◆ Problem to work on ◆
The lines to copy are those in the listing that hold the word "final".

◆ Material for this task ◆
## src/hdl/code128_b_c_encoder_core_macros.svh

```systemverilog
// Assertion macros for the Code 128 set B/C encoder.
// Used by the top level; the macros expect clk_i and rst_ni in scope.
`ifndef CODE128_B_C_ENCODER_CORE_MACROS_SVH
`define CODE128_B_C_ENCODER_CORE_MACROS_SVH

// Consequent must hold in the same cycle as the antecedent.
`define CB_ASSERT_NOW(lbl, ante, cons, msg) \
  lbl: assert property (@(posedge clk_i) disable iff (!rst_ni) (ante) |-> (cons)) \
    else $error(msg);

// Consequent must hold in the cycle after the antecedent.
`define CB_ASSERT_NEXT(lbl, ante, cons, msg) \
  lbl: assert property (@(posedge clk_i) disable iff (!rst_ni) (ante) |=> (cons)) \
    else $error(msg);

`endif

```

## src/hdl/cb_pkg.sv

```systemverilog
// Shared types, constants and the symbol pattern table of the Code 128 encoder.
// No dependencies.
`timescale 1ns / 1ps

package cb_pkg;

  localparam int MAX_CHARS = 100;
  localparam int CNT_W     = 7;
  localparam int ADDR_W    = 7;
  localparam int SYM_W     = 7;
  localparam int DIG_W     = 4;
  localparam int PAT_W     = 21;

  localparam logic [SYM_W-1:0] SYM_TO_C    = 7'd99;
  localparam logic [SYM_W-1:0] SYM_TO_B    = 7'd100;
  localparam logic [SYM_W-1:0] SYM_START_B = 7'd104;
  localparam logic [SYM_W-1:0] SYM_START_C = 7'd105;
  localparam logic [SYM_W-1:0] SYM_STOP    = 7'd106;
  localparam logic [SYM_W-1:0] SYM_DIGIT0  = 7'd16;
  localparam logic [SYM_W-1:0] CKS_MOD     = 7'd103;

  // Reciprocal of the checksum modulus, scaled by two to the CKS_SHIFT.
  localparam int CKS_SHIFT = 20;
  localparam logic [13:0] CKS_RECIP = 14'd10180;

  typedef enum logic [1:0] {
    CMD_DIG,
    CMD_CHR,
    CMD_OVF
  } cmd_kind_e;

  typedef enum logic [1:0] {
    SET_IDLE,
    SET_B,
    SET_C
  } code_set_e;

  // One classified character handed from the front end to the back end.
  typedef struct packed {
    cmd_kind_e        kind;
    logic [SYM_W-1:0] val;
    logic             last;
  } cmd_t;

  // Widths w1..w7 as octal digits, w1 most significant.
  localparam logic [PAT_W-1:0] PATTERNS [107] = '{
    21'o2122220, 21'o2221220, 21'o2222210, 21'o1212230, 21'o1213220, 21'o1312220,
    21'o1222130, 21'o1223120, 21'o1322120, 21'o2212130, 21'o2213120, 21'o2312120,
    21'o1122320, 21'o1221320, 21'o1222310, 21'o1132220, 21'o1231220, 21'o1232210,
    21'o2232110, 21'o2211320, 21'o2212310, 21'o2132120, 21'o2231120, 21'o3121310,
    21'o3112220, 21'o3211220, 21'o3212210, 21'o3122120, 21'o3221120, 21'o3222110,
    21'o2121230, 21'o2123210, 21'o2321210, 21'o1113230, 21'o1311230, 21'o1313210,
    21'o1123130, 21'o1321130, 21'o1323110, 21'o2113130, 21'o2311130, 21'o2313110,
    21'o1121330, 21'o1123310, 21'o1321310, 21'o1131230, 21'o1133210, 21'o1331210,
    21'o3131210, 21'o2113310, 21'o2311310, 21'o2131130, 21'o2133110, 21'o2131310,
    21'o3111230, 21'o3113210, 21'o3311210, 21'o3121130, 21'o3123110, 21'o3321110,
    21'o3141110, 21'o2214110, 21'o4311110, 21'o1112240, 21'o1114220, 21'o1211240,
    21'o1214210, 21'o1411220, 21'o1412210, 21'o1122140, 21'o1124120, 21'o1221140,
    21'o1224110, 21'o1421120, 21'o1422110, 21'o2412110, 21'o2211140, 21'o4131110,
    21'o2411120, 21'o1341110, 21'o1112420, 21'o1211420, 21'o1212410, 21'o1142120,
    21'o1241120, 21'o1242110, 21'o4112120, 21'o4211120, 21'o4212110, 21'o2121410,
    21'o2141210, 21'o4121210, 21'o1111430, 21'o1113410, 21'o1311410, 21'o1141130,
    21'o1143110, 21'o4111130, 21'o4113110, 21'o1131410, 21'o1141310, 21'o3111410,
    21'o4111310, 21'o2114120, 21'o2112140, 21'o2112320, 21'o2331112
  };

  function automatic logic [PAT_W-1:0] cb_widths(input logic [SYM_W-1:0] sym);
    logic [PAT_W-1:0] pat;
    pat = '0;
    if (sym <= SYM_STOP) begin
      pat = PATTERNS[sym];
    end
    return pat;
  endfunction

endpackage

```

## src/hdl/cb_front.sv

```systemverilog
// Front end: accepts characters, classifies them and tracks the message length.
// Depends on cb_pkg.
`timescale 1ns / 1ps

module cb_front (
  input  logic                     clk_i,
  input  logic                     rst_ni,
  input  logic                     in_valid_i,
  output logic                     in_stall_o,
  input  logic [7:0]               char_code_i,
  input  logic                     last_char_i,
  input  logic                     q_full_i,
  output logic                     q_push_o,
  output cb_pkg::cmd_t             q_cmd_o
);

  logic [cb_pkg::CNT_W-1:0] cnt_q, cnt_d;
  logic                     ovf_q, ovf_d;
  logic                     acc;

  assign in_stall_o = q_full_i;
  assign acc        = in_valid_i && !q_full_i;

  always_comb begin
    cnt_d         = cnt_q;
    ovf_d         = ovf_q;
    q_push_o      = 1'b0;
    q_cmd_o.kind  = cb_pkg::CMD_CHR;
    q_cmd_o.last  = last_char_i;
    q_cmd_o.val   = '0;
    if (char_code_i >= 8'd48 && char_code_i <= 8'd57) begin
      q_cmd_o.kind = cb_pkg::CMD_DIG;
      q_cmd_o.val  = 7'(char_code_i - 8'd48);
    end else if (char_code_i >= 8'd32 && char_code_i <= 8'd126) begin
      q_cmd_o.val  = 7'(char_code_i - 8'd32);
    end
    if (acc) begin
      if (ovf_q) begin
        // Abandoned message: swallow characters until the last one.
        if (last_char_i) begin
          ovf_d = 1'b0;
          cnt_d = '0;
        end
      end else if (cnt_q == cb_pkg::CNT_W'(cb_pkg::MAX_CHARS)) begin
        q_push_o     = 1'b1;
        q_cmd_o.kind = cb_pkg::CMD_OVF;
        if (last_char_i) begin
          cnt_d = '0;
        end else begin
          ovf_d = 1'b1;
        end
      end else begin
        q_push_o = 1'b1;
        cnt_d    = last_char_i ? '0 : cnt_q + 1'b1;
      end
    end
  end

  always_ff @(posedge clk_i or negedge rst_ni) begin
    if (!rst_ni) begin
      cnt_q <= '0;
      ovf_q <= 1'b0;
    end else begin
      cnt_q <= cnt_d;
      ovf_q <= ovf_d;
    end
  end

endmodule

```

## src/hdl/cb_queue.sv

```systemverilog
// Two-entry command queue between the front end and the back end.
// Depends on cb_pkg.
`timescale 1ns / 1ps

module cb_queue (
  input  logic         clk_i,
  input  logic         rst_ni,
  input  logic         push_i,
  input  cb_pkg::cmd_t cmd_i,
  output logic         full_o,
  output logic         valid_o,
  output cb_pkg::cmd_t cmd_o,
  input  logic         pop_i
);

  cb_pkg::cmd_t ent_q [2];
  logic         wp_q, rp_q;
  logic [1:0]   cnt_q;
  logic         do_push, do_pop;

  assign full_o  = cnt_q == 2'd2;
  assign valid_o = cnt_q != 2'd0;
  assign cmd_o   = ent_q[rp_q];
  assign do_push = push_i && !full_o;
  assign do_pop  = pop_i && valid_o;

  always_ff @(posedge clk_i) begin
    if (do_push) begin
      ent_q[wp_q] <= cmd_i;
    end
  end

  always_ff @(posedge clk_i or negedge rst_ni) begin
    if (!rst_ni) begin
      wp_q  <= 1'b0;
      rp_q  <= 1'b0;
      cnt_q <= '0;
    end else begin
      if (do_push) wp_q <= ~wp_q;
      if (do_pop)  rp_q <= ~rp_q;
      cnt_q <= 2'(cnt_q + {1'b0, do_push} - {1'b0, do_pop});
    end
  end

endmodule

```

## src/hdl/cb_cksum.sv

```systemverilog
// Pipelined weighted checksum modulo 103, one symbol per cycle.
// Depends on cb_pkg.
`timescale 1ns / 1ps

module cb_cksum (
  input  logic                     clk_i,
  input  logic                     rst_ni,
  input  logic                     push_i,
  input  logic [cb_pkg::SYM_W-1:0] sym_i,
  input  logic [cb_pkg::SYM_W-1:0] pos_i,
  input  logic                     clear_i,
  output logic [cb_pkg::SYM_W-1:0] sum_o,
  output logic                     busy_o
);

  logic [cb_pkg::SYM_W-1:0] vm, w, wm;
  logic [13:0]              p_q, p2_q;
  logic [cb_pkg::SYM_W-1:0] q_q;
  logic [27:0]              prod;
  logic                     v1_q, v2_q;
  logic [13:0]              r;
  logic [cb_pkg::SYM_W-1:0] r7;
  logic [7:0]               s;
  logic [cb_pkg::SYM_W-1:0] sum_q, sum_d;

  // Reduced operands and weight, then the quotient estimate, remainder and sum.
  always_comb begin
    vm   = (sym_i >= cb_pkg::CKS_MOD) ? sym_i - cb_pkg::CKS_MOD : sym_i;
    w    = (pos_i == '0) ? 7'd1 : pos_i;
    wm   = (w >= cb_pkg::CKS_MOD) ? w - cb_pkg::CKS_MOD : w;
    prod = 28'(p_q) * 28'(cb_pkg::CKS_RECIP);
    // Quotient estimate is low by at most one, so one subtract corrects it.
    r    = p2_q - 14'(q_q) * 14'(cb_pkg::CKS_MOD);
    r7   = (r >= 14'(cb_pkg::CKS_MOD)) ? 7'(r - 14'(cb_pkg::CKS_MOD)) : r[6:0];
    s    = {1'b0, sum_q} + {1'b0, r7};
    sum_d = (s >= 8'(cb_pkg::CKS_MOD)) ? 7'(s - 8'(cb_pkg::CKS_MOD)) : s[6:0];
  end

  always_ff @(posedge clk_i) begin
    p_q  <= 14'(vm) * 14'(wm);
    p2_q <= p_q;
    q_q  <= prod[cb_pkg::CKS_SHIFT +: cb_pkg::SYM_W];
  end

  always_ff @(posedge clk_i or negedge rst_ni) begin
    if (!rst_ni) begin
      v1_q  <= 1'b0;
      v2_q  <= 1'b0;
      sum_q <= '0;
    end else if (clear_i) begin
      v1_q  <= 1'b0;
      v2_q  <= 1'b0;
      sum_q <= '0;
    end else begin
      v1_q <= push_i;
      v2_q <= v1_q;
      if (v2_q) sum_q <= sum_d;
    end
  end

  assign sum_o  = sum_q;
  assign busy_o = v1_q || v2_q;

endmodule

```

## src/hdl/cb_back.sv

```systemverilog
// Back end: digit store, symbol sequencer and output register.
// Depends on cb_pkg and cb_cksum.
`timescale 1ns / 1ps

module cb_back (
  input  logic                     clk_i,
  input  logic                     rst_ni,
  input  logic                     cmd_valid_i,
  input  cb_pkg::cmd_t             cmd_i,
  output logic                     cmd_pop_o,
  output logic                     out_valid_o,
  input  logic                     out_stall_i,
  output logic [cb_pkg::SYM_W-1:0] symbol_value_o,
  output logic [cb_pkg::PAT_W-1:0] widths_o,
  output logic                     last_symbol_o,
  output logic                     overflow_error_o
);

  localparam logic [3:0] S_IDLE = 4'd0;
  localparam logic [3:0] S_FS   = 4'd1;
  localparam logic [3:0] S_SWC  = 4'd2;
  localparam logic [3:0] S_PRD  = 4'd3;
  localparam logic [3:0] S_PEM  = 4'd4;
  localparam logic [3:0] S_BRD  = 4'd5;
  localparam logic [3:0] S_BSW  = 4'd6;
  localparam logic [3:0] S_BEM  = 4'd7;
  localparam logic [3:0] S_AF   = 4'd8;
  localparam logic [3:0] S_CK   = 4'd9;
  localparam logic [3:0] S_STP  = 4'd10;
  localparam logic [3:0] S_OVF  = 4'd11;

  logic [3:0]                state_q, state_d;
  cb_pkg::code_set_e         set_q, set_d;
  logic [cb_pkg::SYM_W-1:0]  pos_q, pos_d;
  logic [cb_pkg::CNT_W-1:0]  run_q, run_d;
  logic [cb_pkg::ADDR_W-1:0] idx_q, idx_d;
  logic [cb_pkg::SYM_W-1:0]  cval_q, cval_d;
  logic                      last_q, last_d;
  logic                      is_chr_q, is_chr_d;
  logic                      chr_ph_q, chr_ph_d;

  logic [cb_pkg::DIG_W-1:0]  mem [cb_pkg::MAX_CHARS];
  logic [cb_pkg::DIG_W-1:0]  rd0_q, rd1_q;
  logic                      we, rd_en;
  logic [cb_pkg::ADDR_W-1:0] ra0, ra1;

  logic                      emit, emit_ovf, clear_all, out_free;
  logic [cb_pkg::SYM_W-1:0]  emit_sym, bval;
  logic [cb_pkg::SYM_W-1:0]  cks_sum;
  logic                      cks_busy;

  logic                      ov_q;
  logic [cb_pkg::SYM_W-1:0]  sym_q;
  logic [cb_pkg::PAT_W-1:0]  wid_q;
  logic                      lst_q, ovf_q;

  assign out_free = !ov_q || !out_stall_i;
  assign bval = chr_ph_q ? cval_q : cb_pkg::SYM_DIGIT0 + {3'b000, rd0_q};

  always_comb begin
    state_d   = state_q;
    set_d     = set_q;
    pos_d     = pos_q;
    run_d     = run_q;
    idx_d     = idx_q;
    cval_d    = cval_q;
    last_d    = last_q;
    is_chr_d  = is_chr_q;
    chr_ph_d  = chr_ph_q;
    cmd_pop_o = 1'b0;
    we        = 1'b0;
    rd_en     = 1'b0;
    ra0       = idx_q;
    ra1       = 7'(idx_q + 7'd1);
    emit      = 1'b0;
    emit_ovf  = 1'b0;
    emit_sym  = '0;
    clear_all = 1'b0;
    case (state_q)
      S_IDLE: begin
        if (cmd_valid_i) begin
          cmd_pop_o = 1'b1;
          last_d    = cmd_i.last;
          cval_d    = cmd_i.val;
          is_chr_d  = 1'b0;
          case (cmd_i.kind)
            cb_pkg::CMD_DIG: begin
              if (run_q < cb_pkg::CNT_W'(cb_pkg::MAX_CHARS)) begin
                we    = 1'b1;
                run_d = run_q + 1'b1;
              end
              if (cmd_i.last) state_d = S_FS;
            end
            cb_pkg::CMD_CHR: begin
              is_chr_d = 1'b1;
              state_d  = S_FS;
            end
            cb_pkg::CMD_OVF: state_d = S_OVF;
            default: state_d = S_IDLE;
          endcase
        end
      end
      S_FS: begin
        idx_d = '0;
        if (run_q >= 7'd4) begin
          state_d = (set_q != cb_pkg::SET_C) ? S_SWC : S_PRD;
        end else if (run_q != '0) begin
          state_d = S_BRD;
        end else begin
          state_d = S_AF;
        end
      end
      S_SWC: begin
        if (out_free) begin
          emit     = 1'b1;
          emit_sym = (set_q == cb_pkg::SET_IDLE) ? cb_pkg::SYM_START_C : cb_pkg::SYM_TO_C;
          set_d    = cb_pkg::SET_C;
          state_d  = S_PRD;
        end
      end
      S_PRD: begin
        rd_en   = 1'b1;
        state_d = S_PEM;
      end
      S_PEM: begin
        if (out_free) begin
          emit     = 1'b1;
          emit_sym = 7'({3'b000, rd0_q} * 7'd10) + {3'b000, rd1_q};
          idx_d    = 7'(idx_q + 7'd2);
          if (7'(idx_q + 7'd3) < run_q) begin
            state_d = S_PRD;
          end else if (7'(idx_q + 7'd2) < run_q) begin
            state_d = S_BRD;
          end else begin
            state_d = S_AF;
          end
        end
      end
      S_BRD: begin
        rd_en   = 1'b1;
        state_d = S_BSW;
      end
      S_BSW: begin
        if (set_q == cb_pkg::SET_B) begin
          state_d = S_BEM;
        end else if (out_free) begin
          emit     = 1'b1;
          emit_sym = (set_q == cb_pkg::SET_IDLE) ? cb_pkg::SYM_START_B : cb_pkg::SYM_TO_B;
          set_d    = cb_pkg::SET_B;
          state_d  = S_BEM;
        end
      end
      S_BEM: begin
        if (out_free) begin
          emit     = 1'b1;
          emit_sym = bval;
          if (chr_ph_q) begin
            chr_ph_d = 1'b0;
            state_d  = last_q ? S_CK : S_IDLE;
          end else begin
            idx_d   = 7'(idx_q + 7'd1);
            state_d = (7'(idx_q + 7'd1) < run_q) ? S_BRD : S_AF;
          end
        end
      end
      S_AF: begin
        run_d = '0;
        if (is_chr_q) begin
          chr_ph_d = 1'b1;
          state_d  = S_BSW;
        end else begin
          state_d = S_CK;
        end
      end
      S_CK: begin
        // Wait for the checksum pipeline to take in every earlier symbol.
        if (!cks_busy && out_free) begin
          emit     = 1'b1;
          emit_sym = cks_sum;
          state_d  = S_STP;
        end
      end
      S_STP: begin
        if (out_free) begin
          emit      = 1'b1;
          emit_sym  = cb_pkg::SYM_STOP;
          clear_all = 1'b1;
          state_d   = S_IDLE;
        end
      end
      S_OVF: begin
        if (out_free) begin
          emit      = 1'b1;
          emit_ovf  = 1'b1;
          clear_all = 1'b1;
          state_d   = S_IDLE;
        end
      end
      default: state_d = S_IDLE;
    endcase
    if (emit && !emit_ovf) begin
      pos_d = pos_q + 1'b1;
    end
    if (clear_all) begin
      set_d    = cb_pkg::SET_IDLE;
      pos_d    = '0;
      run_d    = '0;
      chr_ph_d = 1'b0;
    end
  end

  always_ff @(posedge clk_i) begin
    if (we) begin
      mem[run_q] <= cmd_i.val[cb_pkg::DIG_W-1:0];
    end
    if (rd_en) begin
      rd0_q <= mem[ra0];
      rd1_q <= mem[ra1];
    end
  end

  cb_cksum u_cksum (
    .clk_i   (clk_i),
    .rst_ni  (rst_ni),
    .push_i  (emit && !emit_ovf),
    .sym_i   (emit_sym),
    .pos_i   (pos_q),
    .clear_i (clear_all),
    .sum_o   (cks_sum),
    .busy_o  (cks_busy)
  );

  // The overflow result is registered with a zero symbol value.
  always_ff @(posedge clk_i) begin
    if (emit) begin
      sym_q <= emit_sym;
      wid_q <= emit_ovf ? '0 : cb_pkg::cb_widths(emit_sym);
      lst_q <= emit_ovf || (emit_sym == cb_pkg::SYM_STOP);
      ovf_q <= emit_ovf;
    end
  end

  always_ff @(posedge clk_i or negedge rst_ni) begin
    if (!rst_ni) begin
      state_q  <= S_IDLE;
      set_q    <= cb_pkg::SET_IDLE;
      pos_q    <= '0;
      run_q    <= '0;
      idx_q    <= '0;
      cval_q   <= '0;
      last_q   <= 1'b0;
      is_chr_q <= 1'b0;
      chr_ph_q <= 1'b0;
      ov_q     <= 1'b0;
    end else begin
      state_q  <= state_d;
      set_q    <= set_d;
      pos_q    <= pos_d;
      run_q    <= run_d;
      idx_q    <= idx_d;
      cval_q   <= cval_d;
      last_q   <= last_d;
      is_chr_q <= is_chr_d;
      chr_ph_q <= chr_ph_d;
      if (emit) begin
        ov_q <= 1'b1;
      end else if (!out_stall_i) begin
        ov_q <= 1'b0;
      end
    end
  end

  assign out_valid_o      = ov_q;
  assign symbol_value_o   = sym_q;
  assign widths_o         = wid_q;
  assign last_symbol_o    = lst_q;
  assign overflow_error_o = ovf_q;

endmodule

```

## src/hdl/code128_b_c_encoder_core.sv

```systemverilog
// Code 128 encoder (code sets B and C), top level.
// Depends on cb_pkg, cb_front, cb_queue, cb_back, cb_cksum and the macros header.
`timescale 1ns / 1ps

// The block takes one Latin-1 character per input transaction, with a flag on
// the final character of a message, and returns a stream of Code 128 symbols,
// each with its bar and space widths in modules. Printable characters go out
// in code set B; a byte below 32 or above 126 goes out as a space. Digits are
// held in an internal store until the run ends: a run of four or more becomes
// code set C pairs, with an odd final digit sent in set B. Start and
// code-switch symbols are inserted as needed, and the last character is
// followed by the modulo 103 checksum symbol and the stop symbol, whose width_7
// is the final two-module bar. A message longer than 100 characters ends in a
// single result with overflow_error and last_symbol set and all widths zero;
// characters after it are dropped up to and including the one marked last.
// Flow: the front end passes each accepted character into a two-entry command
// queue, so input is stalled only when that queue is full. A non-digit passes
// through S_FS, S_AF, S_BSW and S_BEM; a start or switch symbol into set B is
// sent in S_BSW, while a switch into set C takes its own state, S_SWC. A held
// digit run is read from the digit store with a registered read: each set C
// pair passes through S_PRD and S_PEM, each set B digit through S_BRD, S_BSW
// and S_BEM. The end of a message waits in S_CK while the checksum pipeline
// drains, then sends the checksum and stop symbols. A stalled output holds
// every emitting state. The output register lets the back end finish one
// symbol while the previous one waits to be taken.

`include "code128_b_c_encoder_core_macros.svh"

module code128_b_c_encoder_core (
  input  logic       clk_i,
  input  logic       rst_ni,
  input  logic       in_valid_i,
  output logic       in_stall_o,
  input  logic [7:0] char_code_i,
  input  logic       last_char_i,
  output logic       out_valid_o,
  input  logic       out_stall_i,
  output logic [6:0] symbol_value_o,
  output logic [2:0] width_1_o,
  output logic [2:0] width_2_o,
  output logic [2:0] width_3_o,
  output logic [2:0] width_4_o,
  output logic [2:0] width_5_o,
  output logic [2:0] width_6_o,
  output logic [2:0] width_7_o,
  output logic       last_symbol_o,
  output logic       overflow_error_o
);

  logic                     q_full, q_push, q_valid, q_pop;
  cb_pkg::cmd_t             q_in, q_out;
  logic [cb_pkg::PAT_W-1:0] widths;

  // Front end: classification and message length tracking.
  cb_front u_front (
    .clk_i       (clk_i),
    .rst_ni      (rst_ni),
    .in_valid_i  (in_valid_i),
    .in_stall_o  (in_stall_o),
    .char_code_i (char_code_i),
    .last_char_i (last_char_i),
    .q_full_i    (q_full),
    .q_push_o    (q_push),
    .q_cmd_o     (q_in)
  );

  // Decouples character intake from symbol generation.
  cb_queue u_queue (
    .clk_i   (clk_i),
    .rst_ni  (rst_ni),
    .push_i  (q_push),
    .cmd_i   (q_in),
    .full_o  (q_full),
    .valid_o (q_valid),
    .cmd_o   (q_out),
    .pop_i   (q_pop)
  );

  // Back end: digit store, symbol sequencing, checksum and output register.
  cb_back u_back (
    .clk_i            (clk_i),
    .rst_ni           (rst_ni),
    .cmd_valid_i      (q_valid),
    .cmd_i            (q_out),
    .cmd_pop_o        (q_pop),
    .out_valid_o      (out_valid_o),
    .out_stall_i      (out_stall_i),
    .symbol_value_o   (symbol_value_o),
    .widths_o         (widths),
    .last_symbol_o    (last_symbol_o),
    .overflow_error_o (overflow_error_o)
  );

  // The widths are packed with width_1 in the most significant digit.
  assign width_1_o = widths[20:18];
  assign width_2_o = widths[17:15];
  assign width_3_o = widths[14:12];
  assign width_4_o = widths[11:9];
  assign width_5_o = widths[8:6];
  assign width_6_o = widths[5:3];
  assign width_7_o = widths[2:0];

  // An overflow result carries no symbol and closes the message.
  `CB_ASSERT_NOW(a_ovf_shape, out_valid_o && overflow_error_o, last_symbol_o && symbol_value_o == 7'd0 && width_1_o == 3'd0, "overflow result malformed")
  // Only the stop symbol has a trailing bar, and only it ends a normal message.
  `CB_ASSERT_NOW(a_stop_bar, out_valid_o && !overflow_error_o, (symbol_value_o == 7'd106) == (width_7_o == 3'd2) && last_symbol_o == (symbol_value_o == 7'd106), "stop bar mismatch")
  // A finished message is never followed at once by another closing result.
  `CB_ASSERT_NEXT(a_end_gap, out_valid_o && last_symbol_o && !out_stall_i, !(out_valid_o && last_symbol_o), "back-to-back message ends")

endmodule
```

◆ Solved problem ◆
// the final character of a message, and returns a stream of Code 128 symbols,
// code set C pairs, with an odd final digit sent in set B. Start and
// is the final two-module bar. A message longer than 100 characters ends in a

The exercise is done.